Norway's $1.1 trillion sovereign fund will divest companies solely dedicated to oil and gas exploration and production in a bid to shield itself from a long-term fall in oil prices, the finance ministry said late on Tuesday.

The move will partly shift the world's largest sovereign wealth fund away from oil and gas, as called for by the central bank, which had originally sought to remove all petroleum producers to protect the country if oil prices fell.

The fund will continue to maintain stakes in refiners and other downstream firms.

An earlier decision to maintain investments in so-called integrated oil firms, including majors Royal Dutch Shell Plc (RYDAF) and ExxonMobil Corp, also remains in force and was not part of the latest review.

Norway is Europe's second-largest producer of oil and gas after Russia and its wealth fund invests in foreign stocks, bonds and real estate.

The country's parliament earlier this year endorsed a plan to cut some oil firms from the fund's portfolio, but it was left to the government to define the scope of exclusion.

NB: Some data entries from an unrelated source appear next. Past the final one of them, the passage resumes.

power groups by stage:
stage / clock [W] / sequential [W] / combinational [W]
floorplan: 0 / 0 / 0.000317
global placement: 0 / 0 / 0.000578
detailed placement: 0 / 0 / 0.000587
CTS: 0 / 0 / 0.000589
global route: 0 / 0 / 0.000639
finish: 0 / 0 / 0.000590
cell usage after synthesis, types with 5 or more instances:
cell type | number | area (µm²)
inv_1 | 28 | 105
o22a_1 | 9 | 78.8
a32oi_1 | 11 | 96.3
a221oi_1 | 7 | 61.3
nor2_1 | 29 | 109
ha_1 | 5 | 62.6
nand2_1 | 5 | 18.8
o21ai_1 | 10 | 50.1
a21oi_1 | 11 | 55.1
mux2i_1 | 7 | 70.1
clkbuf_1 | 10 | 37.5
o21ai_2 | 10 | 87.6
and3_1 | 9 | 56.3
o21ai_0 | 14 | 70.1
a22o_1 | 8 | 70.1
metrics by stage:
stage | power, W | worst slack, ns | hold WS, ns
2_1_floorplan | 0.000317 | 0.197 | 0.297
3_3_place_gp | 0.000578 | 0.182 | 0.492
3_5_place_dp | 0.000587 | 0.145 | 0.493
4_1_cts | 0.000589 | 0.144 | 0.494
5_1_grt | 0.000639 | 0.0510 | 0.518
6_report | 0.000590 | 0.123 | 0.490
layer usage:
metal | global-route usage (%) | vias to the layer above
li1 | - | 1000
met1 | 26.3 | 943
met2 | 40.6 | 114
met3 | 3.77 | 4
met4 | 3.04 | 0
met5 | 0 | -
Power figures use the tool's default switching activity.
[src/dcache_pkg.sv]
`default_nettype none

package dcache_pkg;

    // meaningful widths
    typedef logic [31:0] word_t;
    typedef logic [11:0] addr_t;
    typedef logic [3:0]  index_t;
    typedef logic [5:0]  tag_t;
    typedef logic [9:0]  mem_addr_t;
    typedef logic [1:0]  byte_sel_t;
    typedef logic [5:0]  opcode_t;
    typedef logic [2:0]  cnt_t;

    // MIPS memory opcodes
    localparam opcode_t OP_LW = 6'b100011;
    localparam opcode_t OP_LB = 6'b100000;
    localparam opcode_t OP_SW = 6'b101011;
    localparam opcode_t OP_SB = 6'b101000;

    // geometry
    localparam int DCACHE_LINES = 16;
    localparam int MEM_WORDS    = 1024;

    // latencies
    // the first stall cycle in IDLE counts toward both phases
    localparam int MEM_READ_CYCLES  = 5;
    localparam int MEM_WRITE_CYCLES = 6;
    localparam int MEM_PIPE_STAGES  = MEM_READ_CYCLES - 1;
    localparam cnt_t WB_LAST_CNT    = cnt_t'(MEM_WRITE_CYCLES - 1);
    localparam cnt_t FILL_LAST_CNT  = cnt_t'(MEM_READ_CYCLES - 2);

    typedef struct packed {
        opcode_t opcode;
        addr_t   addr;
        word_t   wdata;
    } cpu_req_t;

    typedef struct packed {
        logic cache_we;
        logic cache_in_select;  // 1 selects processor data
        logic mem_we;
        logic mem_in_select;    // 1 selects the victim address
        logic is_byte;
    } cache_ctrl_t;

    typedef enum logic [1:0] {
        IDLE,
        WRITEBACK,
        FILL
    } ctrl_state_e;

    // address field extraction
    function automatic index_t get_index(addr_t addr);
        return addr[5:2];
    endfunction

    function automatic tag_t get_tag(addr_t addr);
        return addr[11:6];
    endfunction

    function automatic byte_sel_t get_byte_sel(addr_t addr);
        return addr[1:0];
    endfunction

endpackage

`default_nettype wire

[src/dcache_array.sv]
`timescale 1ns/1ps
`default_nettype none

module dcache_array (
    input  wire logic                  clk,
    input  wire logic                  rst_b,
    input  dcache_pkg::cpu_req_t       req,
    input  dcache_pkg::cache_ctrl_t    ctrl,
    input  dcache_pkg::word_t          store_word,
    input  dcache_pkg::word_t          mem_rdata,
    output logic                       hit,
    output logic                       dirty,
    output dcache_pkg::tag_t           victim_tag,
    output dcache_pkg::word_t          line_data
);

    logic [dcache_pkg::DCACHE_LINES-1:0] valid_q;
    logic [dcache_pkg::DCACHE_LINES-1:0] dirty_q;
    dcache_pkg::tag_t                    tag_q  [dcache_pkg::DCACHE_LINES];
    dcache_pkg::word_t                   data_q [dcache_pkg::DCACHE_LINES];

    dcache_pkg::index_t idx;
    dcache_pkg::tag_t   req_tag;
    dcache_pkg::word_t  write_word;

    always_comb begin
        idx     = dcache_pkg::get_index(req.addr);
        req_tag = dcache_pkg::get_tag(req.addr);
    end

    // lookup at the request index
    always_comb begin
        hit        = valid_q[idx] && (tag_q[idx] == req_tag);
        dirty      = valid_q[idx] && dirty_q[idx];
        victim_tag = tag_q[idx];
        line_data  = data_q[idx];
    end

    // processor store or refill from memory
    always_comb begin
        if (ctrl.cache_in_select) begin
            write_word = store_word;
        end else begin
            write_word = mem_rdata;
        end
    end

    // line status
    always_ff @(posedge clk or negedge rst_b) begin
        if (!rst_b) begin
            valid_q <= '0;
            dirty_q <= '0;
        end else if (ctrl.cache_we) begin
            valid_q[idx] <= 1'b1;
            // refills come in clean, processor writes leave the line dirty
            dirty_q[idx] <= ctrl.cache_in_select;
        end
    end

    // tag and data storage
    always_ff @(posedge clk) begin
        if (ctrl.cache_we) begin
            tag_q[idx]  <= req_tag;
            data_q[idx] <= write_word;
        end
    end

endmodule

`default_nettype wire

The decision to divest affects the fund's holdings in some 95 companies, with the value of its stakes amounting to around 54 billion Norwegian crowns ($5.92 billion) as of mid-September of this year, the ministry said in a statement.

That was far less than the $37 billion worth of stocks which the central bank had proposed cutting when it made its original proposal in 2017 to divest all petroleum firms, including global oil majors.

The government opposed a full ban, arguing that major oil firms have the scale and technological ability to shift towards renewable energy.

The government did not name the firms that will be excluded after the latest decision. A Reuters review in June found that stakes in U.S. oil firms ConocoPhillips (COP) and Hess would likely be sold however.

Sweden's Lundin Petroleum was also at risk of divestment, the company has said.

Norway's majority ownership of Oslo-listed oil firm Equinor, which is held independently from the fund, was not subject to review.

Norway has said the decision is to reduce the exposure of the country's wealth to the risk of a permanent drop in oil prices, but environmental campaigners have seized on it as an example of an investor turning away from the oil industry.

The divestments would take place gradually and over time, the ministry said.